(DATA SUPPLIED):
=-=-=
### src/rtl/pswseq_debounce.v
/*
 * Debouncer for the power switch on the slow tick.
 * Assumes the input is synchronous to CLK and the tick is one cycle long.
 */
`timescale 1ns/1ps
`include "pswseq_defines.vh"
module pswseq_debounce (
    input  wire clk_i,
    input  wire rst_n_i,
    input  wire ce_i,
    input  wire tick_i,
    input  wire raw_i,
    output reg  clean_o
);
    reg [`PSWSEQ_DEB_W-1:0] cnt_r;

    // Output follows only after the raw level held for the full count
    always @(posedge clk_i or negedge rst_n_i) begin
        if (!rst_n_i) begin
            cnt_r   <= {`PSWSEQ_DEB_W{1'b0}};
            clean_o <= 1'b0;
        end else if (ce_i) begin
            if (raw_i == clean_o) begin
                cnt_r <= {`PSWSEQ_DEB_W{1'b0}};
            end else if (tick_i) begin
                if (cnt_r == `PSWSEQ_DEB_TICKS - 1) begin
                    cnt_r   <= {`PSWSEQ_DEB_W{1'b0}};
                    clean_o <= raw_i;
                end else begin
                    cnt_r <= cnt_r + 1'b1;
                end
            end
        end
    end
endmodule
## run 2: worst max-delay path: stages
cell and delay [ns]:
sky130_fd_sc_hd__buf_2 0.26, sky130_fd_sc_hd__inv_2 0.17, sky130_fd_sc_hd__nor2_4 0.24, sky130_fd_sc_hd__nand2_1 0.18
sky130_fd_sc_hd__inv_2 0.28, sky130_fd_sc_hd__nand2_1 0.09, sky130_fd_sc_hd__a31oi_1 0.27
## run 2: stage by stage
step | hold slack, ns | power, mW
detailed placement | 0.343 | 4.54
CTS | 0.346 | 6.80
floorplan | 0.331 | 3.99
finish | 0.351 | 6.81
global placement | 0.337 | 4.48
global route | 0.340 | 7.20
$ cat config.mk
export PLATFORM = sky130hd
export DESIGN_NAME = stack_addr_unit
export DESIGN_NICKNAME = d
export VERILOG_FILES = /design/src/design/stack_addr_pkg.sv /design/src/design/stack_addr_unit.sv
export SDC_FILE = /design/constraint.sdc
export NUM_CORES = 1
export LEC_CHECK = 0
export BUFFER_PORTS_ARGS = -buffer_cell sky130_fd_sc_hd__buf_4
export CAP_MARGIN = 25
export CORE_ASPECT_RATIO = 0.9
export CORE_MARGIN = 3
export CORE_UTILIZATION = 45
export DETAILED_ROUTE_END_ITERATION = 7
export PLACE_DENSITY = 0.7
export SETUP_SLACK_MARGIN = 0.4
export SLEW_MARGIN = 20
export SYNTH_ARGS = -nofsm -noshare
export SYNTH_HDL_FRONTEND = slang
export SYNTH_SLANG_ARGS = --single-unit
$ cat constraint.sdc
create_clock -name sys_clk -period 2.58 [get_ports sys_clk]
set_input_delay 0.129 -clock sys_clk [delete_from_list [all_inputs] [get_ports sys_clk]]
set_output_delay 0.129 -clock sys_clk [all_outputs]
set_load 0.05 [all_outputs]
$ cat src/design/stack_addr_pkg.sv
package stack_addr_pkg;
  // Register offsets in the special register space
  localparam logic [7:0]  PTR_LOW_OFFSET   = 8'h81;
  localparam logic [7:0]  PTR_EXT_OFFSET   = 8'hef;
  localparam logic [7:0]  AUX2_OFFSET      = 8'ha2;
  // Reset values
  localparam logic [7:0]  PTR_LOW_RESET    = 8'h07;
  localparam logic [2:0]  PTR_EXT_RESET    = 3'h0;
  localparam logic        EXT_SEL_RESET    = 1'b0;
  // Field layout
  localparam int          EXT_SEL_BIT      = 4;
  localparam int          EXT_BITS         = 3;
  localparam int          PTR_BITS         = 11;
  // Extra RAM window for the extended stack, pointer steps and zero byte
  localparam logic [10:0] ERAM_BASE        = 11'h000;
  localparam logic [10:0] ERAM_TOP         = 11'h7ff;
  localparam logic [7:0]  LOW_STEP         = 8'h01;
  localparam logic [10:0] PTR_STEP         = 11'h001;
  localparam logic [7:0]  ZERO_BYTE        = 8'h00;

  typedef enum logic [1:0] {
    ST_IDLE,
    ST_WAIT,
    ST_ACC,
    ST_CAPT
  } stack_state_e;
endpackage : stack_addr_pkg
=-=-=
(WORK ORDER):
Across all the records, find the lines containing the word "placement" and reproduce each one.

(FINISHED EXERCISE):
detailed placement | 0.343 | 4.54
global placement | 0.337 | 4.48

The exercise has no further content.